> **TASK DIRECTIONS**:
From the records below, output exactly the lines running from the line containing "area, um^2 |" through the line containing "flip-flops,69,69,46.7", and no others.

> **MATERIAL TO PROCESS**:
============
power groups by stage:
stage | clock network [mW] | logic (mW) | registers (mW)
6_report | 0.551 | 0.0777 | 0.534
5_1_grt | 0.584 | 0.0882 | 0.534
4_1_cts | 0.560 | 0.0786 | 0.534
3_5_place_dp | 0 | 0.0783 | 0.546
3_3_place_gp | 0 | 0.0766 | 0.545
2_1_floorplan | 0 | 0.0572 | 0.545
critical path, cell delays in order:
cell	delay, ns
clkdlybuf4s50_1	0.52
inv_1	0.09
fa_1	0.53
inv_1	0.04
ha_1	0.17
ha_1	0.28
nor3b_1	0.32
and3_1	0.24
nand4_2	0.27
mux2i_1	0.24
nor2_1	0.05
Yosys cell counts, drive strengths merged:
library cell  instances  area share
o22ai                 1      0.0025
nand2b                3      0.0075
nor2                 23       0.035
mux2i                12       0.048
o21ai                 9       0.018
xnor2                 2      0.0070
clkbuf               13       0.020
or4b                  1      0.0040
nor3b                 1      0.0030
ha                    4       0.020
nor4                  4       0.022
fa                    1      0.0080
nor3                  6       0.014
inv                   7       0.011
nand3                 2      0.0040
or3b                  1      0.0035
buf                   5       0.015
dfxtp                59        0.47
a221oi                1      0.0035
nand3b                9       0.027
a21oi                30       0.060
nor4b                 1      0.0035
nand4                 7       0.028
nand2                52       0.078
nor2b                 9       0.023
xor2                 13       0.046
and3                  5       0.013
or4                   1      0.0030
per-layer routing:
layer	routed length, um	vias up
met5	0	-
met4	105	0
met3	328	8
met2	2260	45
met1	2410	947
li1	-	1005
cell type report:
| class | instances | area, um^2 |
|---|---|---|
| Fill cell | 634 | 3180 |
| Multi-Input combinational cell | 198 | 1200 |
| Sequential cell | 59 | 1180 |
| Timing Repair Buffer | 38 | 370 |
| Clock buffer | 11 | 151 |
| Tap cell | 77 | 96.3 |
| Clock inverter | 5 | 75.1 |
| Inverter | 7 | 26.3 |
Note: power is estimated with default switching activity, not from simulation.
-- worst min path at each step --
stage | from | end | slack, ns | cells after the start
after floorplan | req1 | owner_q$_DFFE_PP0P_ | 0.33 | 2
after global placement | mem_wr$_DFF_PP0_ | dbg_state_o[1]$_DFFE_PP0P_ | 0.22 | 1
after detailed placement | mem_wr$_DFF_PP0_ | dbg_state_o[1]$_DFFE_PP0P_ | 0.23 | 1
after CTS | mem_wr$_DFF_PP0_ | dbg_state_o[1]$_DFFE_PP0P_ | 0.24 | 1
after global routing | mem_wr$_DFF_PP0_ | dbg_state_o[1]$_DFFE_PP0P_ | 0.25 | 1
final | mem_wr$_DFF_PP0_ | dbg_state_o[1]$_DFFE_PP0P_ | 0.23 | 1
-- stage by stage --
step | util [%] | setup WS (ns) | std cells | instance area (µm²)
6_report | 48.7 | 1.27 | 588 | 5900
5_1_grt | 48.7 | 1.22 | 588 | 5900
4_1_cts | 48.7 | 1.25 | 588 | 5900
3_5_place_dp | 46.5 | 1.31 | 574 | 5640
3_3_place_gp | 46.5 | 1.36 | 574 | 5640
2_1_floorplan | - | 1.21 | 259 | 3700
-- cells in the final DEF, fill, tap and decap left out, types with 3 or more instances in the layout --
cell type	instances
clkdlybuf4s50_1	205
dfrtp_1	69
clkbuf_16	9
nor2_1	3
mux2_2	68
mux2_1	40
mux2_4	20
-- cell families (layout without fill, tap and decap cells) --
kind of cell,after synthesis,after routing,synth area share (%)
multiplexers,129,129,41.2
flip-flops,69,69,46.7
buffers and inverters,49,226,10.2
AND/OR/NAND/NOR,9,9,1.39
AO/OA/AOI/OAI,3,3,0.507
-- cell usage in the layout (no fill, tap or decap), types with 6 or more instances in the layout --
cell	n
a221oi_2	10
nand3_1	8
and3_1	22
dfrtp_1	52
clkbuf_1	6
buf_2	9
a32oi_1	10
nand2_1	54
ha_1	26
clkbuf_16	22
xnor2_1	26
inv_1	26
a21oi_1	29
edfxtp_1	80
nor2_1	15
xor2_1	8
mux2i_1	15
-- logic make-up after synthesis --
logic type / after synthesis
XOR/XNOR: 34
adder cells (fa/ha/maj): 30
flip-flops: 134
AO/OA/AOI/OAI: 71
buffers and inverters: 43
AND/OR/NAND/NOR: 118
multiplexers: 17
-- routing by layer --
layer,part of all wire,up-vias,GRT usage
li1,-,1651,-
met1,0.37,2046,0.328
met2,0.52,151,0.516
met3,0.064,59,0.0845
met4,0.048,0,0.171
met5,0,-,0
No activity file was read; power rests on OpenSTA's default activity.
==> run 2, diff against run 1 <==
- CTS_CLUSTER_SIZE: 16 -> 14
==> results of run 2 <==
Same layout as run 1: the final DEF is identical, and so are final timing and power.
==> config.mk <==
export PLATFORM = sky130hd
export DESIGN_NAME = booking_req_dispatcher_flat
export DESIGN_NICKNAME = d
export VERILOG_FILES = /design/src/rtl/booking_req_dispatcher_if.sv /design/src/rtl/booking_req_dispatcher.sv /design/src/flat_wrapper.sv
export SDC_FILE = /design/constraint.sdc
export NUM_CORES = 1
export LEC_CHECK = 0
export CAP_MARGIN = 20
export CELL_PAD_IN_SITES_DETAIL_PLACEMENT = 1
export CELL_PAD_IN_SITES_GLOBAL_PLACEMENT = 1
export CORE_MARGIN = 2
export CORE_UTILIZATION = 44
export CTS_BUF_LIST = sky130_fd_sc_hd__clkbuf_8
export CTS_CLUSTER_DIAMETER = 200
export DETAILED_ROUTE_END_ITERATION = 12
export PLACE_DENSITY = 0.81
export SKIP_CTS_REPAIR_TIMING = 1
export SLEW_MARGIN = 20
export SYNTH_ARGS = -nofsm -noshare
export SYNTH_HDL_FRONTEND = slang
export SYNTH_SLANG_ARGS = --single-unit
==> constraint.sdc <==
create_clock -name clk -period 3.5 [get_ports clk]
set_clock_uncertainty 0.1 [all_clocks]
set_input_delay 0.7 -clock clk [delete_from_list [all_inputs] [get_ports clk]]
set_output_delay 0.7 -clock clk [all_outputs]
set_load 0.03 [all_outputs]
==> src/rtl/booking_req_dispatcher_if.sv <==
// Signal bundle between the booking request dispatcher, its upstream client
// and the booking core. The dispatcher connects through the slave modport.
interface booking_req_dispatcher_if #(
  parameter int DEPTH = 4
);
  logic                     req_valid;
  logic                     req_ready;
  logic                     req_train_id;
  logic [2:0]               req_src;
  logic [2:0]               req_dest;
  logic [3:0]               req_tickets;
  logic                     book_req;
  logic                     train_id;
  logic [2:0]               src;
  logic [2:0]               dest;
  logic [3:0]               num_tickets;
  logic                     success;
  logic [9:0]               fare;
  logic                     fault_flag;
  logic                     heal_trigger;
  logic                     resp_valid;
  logic [1:0]               resp_code;
  logic [9:0]               resp_fare;
  logic [$clog2(DEPTH):0]   pending;
  logic                     busy;

  modport slave (
    input  req_valid, req_train_id, req_src, req_dest, req_tickets,
    input  success, fare, fault_flag, heal_trigger,
    output req_ready, book_req, train_id, src, dest, num_tickets,
    output resp_valid, resp_code, resp_fare, pending, busy
  );

  modport master (
    output req_valid, req_train_id, req_src, req_dest, req_tickets,
    output success, fare, fault_flag, heal_trigger,
    input  req_ready, book_req, train_id, src, dest, num_tickets,
    input  resp_valid, resp_code, resp_fare, pending, busy
  );
endinterface

==> src/rtl/booking_req_dispatcher.sv <==
// Queues booking requests, validates the head, issues it to the booking core
// with timeout/retry handling, and returns exactly one response per request.
module booking_req_dispatcher #(
  parameter int DEPTH     = 4,
  parameter int TIMEOUT   = 8,
  parameter int MAX_RETRY = 2
) (
  input  logic                     clk,
  input  logic                     rst_n,
  booking_req_dispatcher_if.slave  bus
);
  localparam int AW = $clog2(DEPTH);

  typedef enum logic [1:0] {S_IDLE, S_ISSUE, S_WAIT, S_RESP} state_t;
  typedef enum logic [1:0] {
    RC_OK      = 2'b00,
    RC_INVALID = 2'b01,
    RC_TIMEOUT = 2'b10,
    RC_FAULT   = 2'b11
  } resp_code_t;

  typedef struct packed {
    logic       train_id;
    logic [2:0] src;
    logic [2:0] dest;
    logic [3:0] tickets;
  } req_t;

  req_t          r_mem [DEPTH];
  logic [AW-1:0] r_wr_ptr;
  logic [AW-1:0] r_rd_ptr;
  logic [AW:0]   r_count;

  state_t        r_state,     w_state_nxt;
  logic [7:0]    r_timer,     w_timer_nxt;
  logic [2:0]    r_retry,     w_retry_nxt;
  resp_code_t    r_resp_code, w_resp_code_nxt;
  logic [9:0]    r_resp_fare, w_resp_fare_nxt;

  logic w_full, w_empty, w_push, w_pop;
  logic w_head_invalid, w_timeout, w_retry_left, w_core_unhealthy;
  req_t w_head;

  assign w_full           = (r_count == (AW+1)'(DEPTH));
  assign w_empty          = (r_count == '0);
  assign w_push           = bus.req_valid && !w_full;
  assign w_pop            = (r_state == S_RESP);
  assign w_head           = r_mem[r_rd_ptr];
  assign w_head_invalid   = (w_head.src >= w_head.dest) || (w_head.tickets == 4'd0);
  assign w_timeout        = (r_timer == 8'(TIMEOUT - 1));
  assign w_retry_left     = (r_retry < 3'(MAX_RETRY));
  assign w_core_unhealthy = bus.fault_flag || bus.heal_trigger;

  // NOTE: the storage array carries no reset; occupancy is defined entirely
  // by the pointers and count, so stale entries are never observed.
  always_ff @(posedge clk) begin
    if (w_push) begin
      r_mem[r_wr_ptr] <= '{train_id: bus.req_train_id, src: bus.req_src,
                           dest: bus.req_dest, tickets: bus.req_tickets};
    end
  end

  // NOTE: all sequential state uses non-blocking assignments so every
  // register samples the pre-edge values of its neighbours.
  always_ff @(posedge clk) begin
    if (!rst_n) begin
      r_wr_ptr <= '0;
      r_rd_ptr <= '0;
      r_count  <= '0;
    end else begin
      if (w_push) r_wr_ptr <= r_wr_ptr + 1'b1;
      if (w_pop)  r_rd_ptr <= r_rd_ptr + 1'b1;
      case ({w_push, w_pop})
        2'b10:   r_count <= r_count + 1'b1;
        2'b01:   r_count <= r_count - 1'b1;
        default: r_count <= r_count;
      endcase
    end
  end

  always_ff @(posedge clk) begin
    if (!rst_n) begin
      r_state     <= S_IDLE;
      r_timer     <= '0;
      r_retry     <= '0;
      r_resp_code <= RC_OK;
      r_resp_fare <= '0;
    end else begin
      r_state     <= w_state_nxt;
      r_timer     <= w_timer_nxt;
      r_retry     <= w_retry_nxt;
      r_resp_code <= w_resp_code_nxt;
      r_resp_fare <= w_resp_fare_nxt;
    end
  end

  // NOTE: every output of this block is given a default first, so no path
  // through the case statement can leave a value unassigned and infer a latch.
  always_comb begin
    w_state_nxt     = r_state;
    w_timer_nxt     = r_timer;
    w_retry_nxt     = r_retry;
    w_resp_code_nxt = r_resp_code;
    w_resp_fare_nxt = r_resp_fare;

    case (r_state)
      S_IDLE: begin
        if (!w_empty) begin
          if (w_head_invalid) begin
            w_state_nxt     = S_RESP;
            w_resp_code_nxt = RC_INVALID;
            w_resp_fare_nxt = '0;
          end else if (!w_core_unhealthy) begin
            w_state_nxt = S_ISSUE;
          end
        end
      end
      S_ISSUE: begin
        w_timer_nxt = '0;
        w_state_nxt = S_WAIT;
      end
      S_WAIT: begin
        w_timer_nxt = r_timer + 8'd1;
        if (bus.success) begin
          w_state_nxt     = S_RESP;
          w_resp_code_nxt = RC_OK;
          w_resp_fare_nxt = bus.fare;
        end else if (bus.fault_flag || w_timeout) begin
          // Fault outranks timeout when both land in the same cycle.
          if (w_retry_left) begin
            w_retry_nxt = r_retry + 3'd1;
            w_state_nxt = S_IDLE;
          end else begin
            w_state_nxt     = S_RESP;
            w_resp_code_nxt = bus.fault_flag ? RC_FAULT : RC_TIMEOUT;
            w_resp_fare_nxt = '0;
          end
        end
      end
      S_RESP: begin
        w_retry_nxt     = '0;
        w_resp_code_nxt = RC_OK;
        w_resp_fare_nxt = '0;
        w_state_nxt     = S_IDLE;
      end
      default: w_state_nxt = S_IDLE;
    endcase
  end

  // Head fields stay put through ISSUE/WAIT because only RESP pops.
  assign bus.req_ready   = !w_full;
  assign bus.book_req    = (r_state == S_ISSUE);
  assign bus.resp_valid  = (r_state == S_RESP);
  assign bus.resp_code   = r_resp_code;
  assign bus.resp_fare   = r_resp_fare;
  assign bus.train_id    = w_head.train_id;
  assign bus.src         = w_head.src;
  assign bus.dest        = w_head.dest;
  assign bus.num_tickets = w_head.tickets;
  assign bus.pending     = r_count;
  assign bus.busy        = (r_state != S_IDLE);
endmodule

==> src/flat_wrapper.sv <==
// flat-port wrapper written by rule: the top's interface ports become plain ports
module booking_req_dispatcher_flat 
#(
  parameter int DEPTH     = 4,
  parameter int TIMEOUT   = 8,
  parameter int MAX_RETRY = 2
)
  (clk, rst_n, bus_req_valid, bus_req_train_id, bus_req_src, bus_req_dest, bus_req_tickets, bus_success, bus_fare, bus_fault_flag, bus_heal_trigger, bus_req_ready, bus_book_req, bus_train_id, bus_src, bus_dest, bus_num_tickets, bus_resp_valid, bus_resp_code, bus_resp_fare, bus_pending, bus_busy);
  booking_req_dispatcher_if #(.DEPTH(DEPTH)) bus_i ();
  input  logic clk;
  input  logic rst_n;
  input wire logic [$bits(bus_i.req_valid)-1:0] bus_req_valid;
  input wire logic [$bits(bus_i.req_train_id)-1:0] bus_req_train_id;
  input wire logic [$bits(bus_i.req_src)-1:0] bus_req_src;
  input wire logic [$bits(bus_i.req_dest)-1:0] bus_req_dest;
  input wire logic [$bits(bus_i.req_tickets)-1:0] bus_req_tickets;
  input wire logic [$bits(bus_i.success)-1:0] bus_success;
  input wire logic [$bits(bus_i.fare)-1:0] bus_fare;
  input wire logic [$bits(bus_i.fault_flag)-1:0] bus_fault_flag;
  input wire logic [$bits(bus_i.heal_trigger)-1:0] bus_heal_trigger;
  output wire logic [$bits(bus_i.req_ready)-1:0] bus_req_ready;
  output wire logic [$bits(bus_i.book_req)-1:0] bus_book_req;
  output wire logic [$bits(bus_i.train_id)-1:0] bus_train_id;
  output wire logic [$bits(bus_i.src)-1:0] bus_src;
  output wire logic [$bits(bus_i.dest)-1:0] bus_dest;
  output wire logic [$bits(bus_i.num_tickets)-1:0] bus_num_tickets;
  output wire logic [$bits(bus_i.resp_valid)-1:0] bus_resp_valid;
  output wire logic [$bits(bus_i.resp_code)-1:0] bus_resp_code;
  output wire logic [$bits(bus_i.resp_fare)-1:0] bus_resp_fare;
  output wire logic [$bits(bus_i.pending)-1:0] bus_pending;
  output wire logic [$bits(bus_i.busy)-1:0] bus_busy;
  assign bus_i.req_valid = bus_req_valid;
  assign bus_i.req_train_id = bus_req_train_id;
  assign bus_i.req_src = bus_req_src;
  assign bus_i.req_dest = bus_req_dest;
  assign bus_i.req_tickets = bus_req_tickets;
  assign bus_i.success = bus_success;
  assign bus_i.fare = bus_fare;
  assign bus_i.fault_flag = bus_fault_flag;
  assign bus_i.heal_trigger = bus_heal_trigger;
  assign bus_req_ready = bus_i.req_ready;
  assign bus_book_req = bus_i.book_req;
  assign bus_train_id = bus_i.train_id;
  assign bus_src = bus_i.src;
  assign bus_dest = bus_i.dest;
  assign bus_num_tickets = bus_i.num_tickets;
  assign bus_resp_valid = bus_i.resp_valid;
  assign bus_resp_code = bus_i.resp_code;
  assign bus_resp_fare = bus_i.resp_fare;
  assign bus_pending = bus_i.pending;
  assign bus_busy = bus_i.busy;
  booking_req_dispatcher #(.DEPTH(DEPTH), .TIMEOUT(TIMEOUT), .MAX_RETRY(MAX_RETRY)) u_core (.clk(clk), .rst_n(rst_n), .bus(bus_i));
endmodule
==> summary.json, run 1 <==
{
  "layout-drive-gt1-share_pct": 9.938,
  "stdcell_area_um2": 4173,
  "met1_length_mm": 3.041,
  "crit_chain": "mux4_2 -> ha_1 -> nand2b_1 -> a21o_1 -> a211oi_1 -> a211o_1 -> buf_4 -> mux2i_1",
  "detailedRoute.firstPassIterationCount": 4,
  "period_share_pct": 91.07,
  "final_nets": 360,
  "outcome": "finished, final reports clean",
  "finalWirelength_mm": 6.986,
  "hold-path-cell-count": 2,
  "highest_layer": "met4",
  "hold_path.startpoint": "u_core.bus.resp_fare[5]$_SDFFE_PN0P_",
  "placedInstanceArea_um2": 3971,
  "port_buffers": 56,
  "criticalPathCategory": "flop to flop",
  "synth-seq-cells": 78,
  "std_cell_rows": 31,
  "vdd_ir_drop_max_mv": 0.4960,
  "clockRootBuffer": "sky130_fd_sc_hd__clkbuf_8",
  "cts.htree.levels": 3,
  "worstSetupEndpointType": "flop",
  "slew_headroom_pct": 57.32,
  "final_max_slew_viol_count": 0,
  "wire_length_on_met3_um": 263,
  "clock_sink_count": 78,
  "arrival_ns": 3.36,
  "timing.hold.worst.class": "flop to flop",
  "clock_path_buffers": 2,
  "vias": 2176,
  "worstSetupStartpointType": "flop",
  "logic_depth_of_the_worst_register_to_register_path": 8,
  "report.final.setup_viol": 0,
  "post-route-min-period_ns": 3.188,
  "drc_errors": 0,
  "power_per_cell_area_nw_per_um2": 647.2,
  "timing.hold.worst_endpoint": "u_core.bus.resp_fare[5]$_SDFFE_PN0P_",
  "met2_length_mm": 3.579,
  "yosysUniqueCellTypes": 39,
  "syn-num-nets": 297,
  "ys.warnings.count": 0,
  "first_global_vias": 2431,
  "grt_overflow": 0,
  "top_level_ports": 57,
  "area_growth_pct": 26.33,
  "reg_to_reg_critical_path_endpoint": "u_core.bus.resp_fare[3]$_SDFFE_PN0P_",
  "rsz0062_at_grt": "false",
  "clkSlewWorstSetupHoldPaths_ns": 0.09,
  "die_w_um": 90.65,
  "gr-usage-all-layers_pct": 18.22,
  "critPathMaxStageDelay_ns": 0.58,
  "seq_area_frac_synth_pct": 60.61,
  "worstSkewPairLatency_ns": 0.35,
  "critPathSlowestCell": "sky130_fd_sc_hd__dfxtp_1",
  "critical_path_required_ns": 3.67,
  "max_freq_mhz": 313.7,
  "timing.final.hold_violations": 0,
  "cts_tree": "yes",
  "critical_path.max_fanout": 12,
  "reg_to_reg_setup_timing_slack_ns": 0.31,
  "first_iter_violations": 63,
  "total_leakage_power_nw": 1.530,
  "tritoncts.num_buffers": 9,
  "wire_length_of_the_first_global_routing_pass_mm": 11.80,
  "worst-slew-pin-transition_ns": 0.6363,
  "finalSetupTns_ns": 0,
  "routabilityCongestion": 0.7837,
  "syn_area_per_cell_um2": 13.00,
  "die_y_um": 90.65,
  "drt-vias-per-instance": 5.169,
  "mappedNetlistArea_um2": 3303,
  "route.detailed.wl_per_inst_um": 16.59,
  "initial_utilization_pct": 45.54,
  "antenna_found_initial": 0,
  "netlist_instances": 254,
  "antennaDiodeCount": 0,
  "hpwl_mm": 5.040,
  "die_area_um2": 8217,
  "max-cap-violations": 0,
  "grt_max_degree": 16,
  "antenna_violating_nets_post_route": 0,
  "core_region_area_um2": 7253
}
## kinds of logic (layout without fill, tap and decap cells)
logic type | after synthesis | after routing | synth area share (%)
DFF | 78 | 78 | 60.61
and+or+nand+nor | 75 | 75 | 10.45
AOI/OAI and AO/OA | 28 | 28 | 5.454
muxes | 24 | 24 | 11.44
buffers and inverters | 23 | 91 | 3.106
adders and majority gates | 16 | 16 | 6.288
xor gates and xnor gates | 10 | 10 | 2.652
## sequential cells by signal (all words and copies together) (netlist names), 3 cells and up, named ones only
| name | flops |
|---|---|
| u_core.r_retry | 3 |
| u_core.bus.resp_fare | 10 |
| u_core.r_timer | 8 |
| u_core.bus.pending | 3 |
| u_core.r_mem | 44 |
## critical path, delay by kind of cell (launching register included)
family | cells | cell delay, ns
multiplexers | 2 | 0.81
flip-flops | 1 | 0.58
AND/OR/NAND/NOR | 1 | 0.14
buffers and inverters | 1 | 0.23
AO/OA/AOI/OAI | 3 | 0.96
adder cells (fa/ha/maj) | 1 | 0.30
## layout make-up
cell class / instances / area (µm²)
Clock inverter: 7 / 77.57
Fill cell: 749 / 3080
Multi-Input combinational cell: 153 / 1199
Timing Repair Buffer: 60 / 590.6
Sequential cell: 78 / 2002
Clock buffer: 9 / 123.9
Inverter: 15 / 56.30
Tap cell: 99 / 123.9
## worst max path at each step
| stage | endpoint | slack [ns] | cells past startpoint |
|---|---|---|---|
| after floorplan | u_core.bus.resp_code[1]$_SDFFE_PN0P_ | 0.62 | 9 |
| after global placement | u_core.bus.resp_fare[2]$_SDFFE_PN0P_ | 0.43 | 8 |
| after detailed placement | u_core.bus.resp_fare[3]$_SDFFE_PN0P_ | 0.35 | 8 |
| after CTS | bus_num_tickets[3] | 0.31 | 3 |
| after global routing | u_core.bus.resp_fare[3]$_SDFFE_PN0P_ | 0.08 | 8 |
| final | u_core.bus.resp_fare[3]$_SDFFE_PN0P_ | 0.31 | 8 |
## layer usage
metal  track usage (%)  vias to the layer above
met3             3.255                       11
met5                 0                        -
met2             32.34                       48
li1                  -                     1041
met1             21.95                     1076
met4             7.051                        0
## per-stage QoR
stage | total power, mW | instances | setup slack [ns] | util, % | hold WS, ns
finish | 2.701 | 421 | 0.3125 | 57.53 | 0.3644
global route | 2.832 | 421 | 0.07719 | 57.53 | 0.4029
CTS | 2.715 | 421 | 0.3129 | 57.53 | 0.3702
detailed placement | 2.026 | 405 | 0.3528 | 54.75 | 0.3577
global placement | 2.003 | 405 | 0.4257 | 54.75 | 0.3465
floorplan | 1.749 | 254 | 0.6200 | - | 0.3580
## cells in the final DEF (no fill, tap or decap), types with 2 or more instances in the layout
cell                              netlist  routed
sky130_fd_sc_hd__clkdlybuf4s50_1        0      56
sky130_fd_sc_hd__a21oi_1                6       6
sky130_fd_sc_hd__and3_1                 6       6
sky130_fd_sc_hd__nor2_1                18      18
sky130_fd_sc_hd__mux4_2                11      11
sky130_fd_sc_hd__a211oi_1               2       2
sky130_fd_sc_hd__buf_4                  0       4
sky130_fd_sc_hd__inv_1                 14      14
sky130_fd_sc_hd__nand2_1               35      35
sky130_fd_sc_hd__o22ai_1                2       2
sky130_fd_sc_hd__xnor2_1                3       3
sky130_fd_sc_hd__o21a_1                 2       2
sky130_fd_sc_hd__mux2i_1               13      13
sky130_fd_sc_hd__o21ai_0                5       5
sky130_fd_sc_hd__dfxtp_1               34      34
sky130_fd_sc_hd__nand4_1                3       3
sky130_fd_sc_hd__ha_1                  15      15
sky130_fd_sc_hd__nand2b_1               2       2
sky130_fd_sc_hd__edfxtp_1              44      44
sky130_fd_sc_hd__a31oi_1                2       2
sky130_fd_sc_hd__clkbuf_8               0       9
sky130_fd_sc_hd__inv_6                  0       4
sky130_fd_sc_hd__a21o_1                 4       4
sky130_fd_sc_hd__xor2_1                 7       7
sky130_fd_sc_hd__or3_1                  4       4
## cells in the mapped netlist
cell	n	area (µm²)
sky130_fd_sc_hd__a2111oi_0	1	8.760
sky130_fd_sc_hd__a211o_1	1	8.760
sky130_fd_sc_hd__a211oi_1	2	15.01
sky130_fd_sc_hd__a21o_1	4	30.03
sky130_fd_sc_hd__a21oi_1	6	30.03
sky130_fd_sc_hd__a221oi_1	1	8.760
sky130_fd_sc_hd__a31oi_1	2	12.51
sky130_fd_sc_hd__and2_1	1	6.260
sky130_fd_sc_hd__and3_1	6	37.54
sky130_fd_sc_hd__buf_1	1	3.750
sky130_fd_sc_hd__buf_2	1	5.000
sky130_fd_sc_hd__buf_6	2	22.52
sky130_fd_sc_hd__clkbuf_1	4	15.01
sky130_fd_sc_hd__clkinv_1	1	3.750
sky130_fd_sc_hd__dfxtp_1	34	680.7
sky130_fd_sc_hd__edfxtp_1	44	1321
sky130_fd_sc_hd__fa_1	1	20.02
sky130_fd_sc_hd__ha_1	15	187.7
sky130_fd_sc_hd__inv_1	14	52.55
sky130_fd_sc_hd__mux2i_1	13	130.1
sky130_fd_sc_hd__mux4_2	11	247.7
sky130_fd_sc_hd__nand2_1	35	131.4
sky130_fd_sc_hd__nand2b_1	2	12.51
sky130_fd_sc_hd__nand3_1	1	5.000
sky130_fd_sc_hd__nand3b_1	1	7.510
sky130_fd_sc_hd__nand4_1	3	18.77
sky130_fd_sc_hd__nor2_1	18	67.56
sky130_fd_sc_hd__nor2b_1	1	6.260
sky130_fd_sc_hd__nor4_1	1	6.260
sky130_fd_sc_hd__nor4_2	1	12.51
sky130_fd_sc_hd__nor4b_1	1	8.760
sky130_fd_sc_hd__o21a_1	2	15.01
sky130_fd_sc_hd__o21ai_0	5	25.02
sky130_fd_sc_hd__o21ai_1	1	5.000
sky130_fd_sc_hd__o22ai_1	2	12.51
sky130_fd_sc_hd__o32ai_1	1	8.760
sky130_fd_sc_hd__or3_1	4	25.02
sky130_fd_sc_hd__xnor2_1	3	26.28
sky130_fd_sc_hd__xor2_1	7	61.31
## power by group
group / switching (mW) / leakage [nW] / internal, mW
clock: 0.356 / 0.101 / 0.338
combinational: 0.512 / 0.750 / 0.386
sequential: 0.0564 / 0.680 / 1.05
Power figures use the tool's default switching activity.
==> run 2, diff against run 1 <==
--- a/config.mk
+++ b/config.mk
@@ -6,15 +6,14 @@
 export NUM_CORES = 1
 export LEC_CHECK = 0
 export CAP_MARGIN = 20
-export CELL_PAD_IN_SITES_DETAIL_PLACEMENT = 1
-export CELL_PAD_IN_SITES_GLOBAL_PLACEMENT = 1
+export CELL_PAD_IN_SITES_DETAIL_PLACEMENT = 2
+export CELL_PAD_IN_SITES_GLOBAL_PLACEMENT = 2
 export CORE_MARGIN = 2
-export CORE_UTILIZATION = 44
+export CORE_UTILIZATION = 37
 export CTS_BUF_LIST = sky130_fd_sc_hd__clkbuf_8
 export CTS_CLUSTER_DIAMETER = 200
 export DETAILED_ROUTE_END_ITERATION = 12
 export PLACE_DENSITY = 0.81
-export SKIP_CTS_REPAIR_TIMING = 1
 export SLEW_MARGIN = 20
 export SYNTH_ARGS = -nofsm -noshare
 export SYNTH_HDL_FRONTEND = slang
==> constraint.sdc (replaced) <==
create_clock -name clk -period 3 [get_ports clk]
set_clock_uncertainty 0.1 [all_clocks]
set_input_delay 0.6 -clock clk [delete_from_list [all_inputs] [get_ports clk]]
set_output_delay 0.6 -clock clk [all_outputs]
set_load 0.03 [all_outputs]
==> run 2 against run 1 <==
Compared with the run above:
- first-iteration DRC count fell by 30%
- total power is 15% higher
- largest cell class unchanged
- critical path type is now flop to primary output
- flip-flop and latch count did not move
- critical path depth decreased by 5
- hold slack improved by 0.0011 ns
- non-clock buffer count up 2
- wire length up 18%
============
> **ANSWER BOX**:
| class | instances | area, um^2 |
|---|---|---|
| Fill cell | 634 | 3180 |
| Multi-Input combinational cell | 198 | 1200 |
| Sequential cell | 59 | 1180 |
| Timing Repair Buffer | 38 | 370 |
| Clock buffer | 11 | 151 |
| Tap cell | 77 | 96.3 |
| Clock inverter | 5 | 75.1 |
| Inverter | 7 | 26.3 |
Note: power is estimated with default switching activity, not from simulation.
-- worst min path at each step --
stage | from | end | slack, ns | cells after the start
after floorplan | req1 | owner_q$_DFFE_PP0P_ | 0.33 | 2
after global placement | mem_wr$_DFF_PP0_ | dbg_state_o[1]$_DFFE_PP0P_ | 0.22 | 1
after detailed placement | mem_wr$_DFF_PP0_ | dbg_state_o[1]$_DFFE_PP0P_ | 0.23 | 1
after CTS | mem_wr$_DFF_PP0_ | dbg_state_o[1]$_DFFE_PP0P_ | 0.24 | 1
after global routing | mem_wr$_DFF_PP0_ | dbg_state_o[1]$_DFFE_PP0P_ | 0.25 | 1
final | mem_wr$_DFF_PP0_ | dbg_state_o[1]$_DFFE_PP0P_ | 0.23 | 1
-- stage by stage --
step | util [%] | setup WS (ns) | std cells | instance area (µm²)
6_report | 48.7 | 1.27 | 588 | 5900
5_1_grt | 48.7 | 1.22 | 588 | 5900
4_1_cts | 48.7 | 1.25 | 588 | 5900
3_5_place_dp | 46.5 | 1.31 | 574 | 5640
3_3_place_gp | 46.5 | 1.36 | 574 | 5640
2_1_floorplan | - | 1.21 | 259 | 3700
-- cells in the final DEF, fill, tap and decap left out, types with 3 or more instances in the layout --
cell type	instances
clkdlybuf4s50_1	205
dfrtp_1	69
clkbuf_16	9
nor2_1	3
mux2_2	68
mux2_1	40
mux2_4	20
-- cell families (layout without fill, tap and decap cells) --
kind of cell,after synthesis,after routing,synth area share (%)
multiplexers,129,129,41.2
flip-flops,69,69,46.7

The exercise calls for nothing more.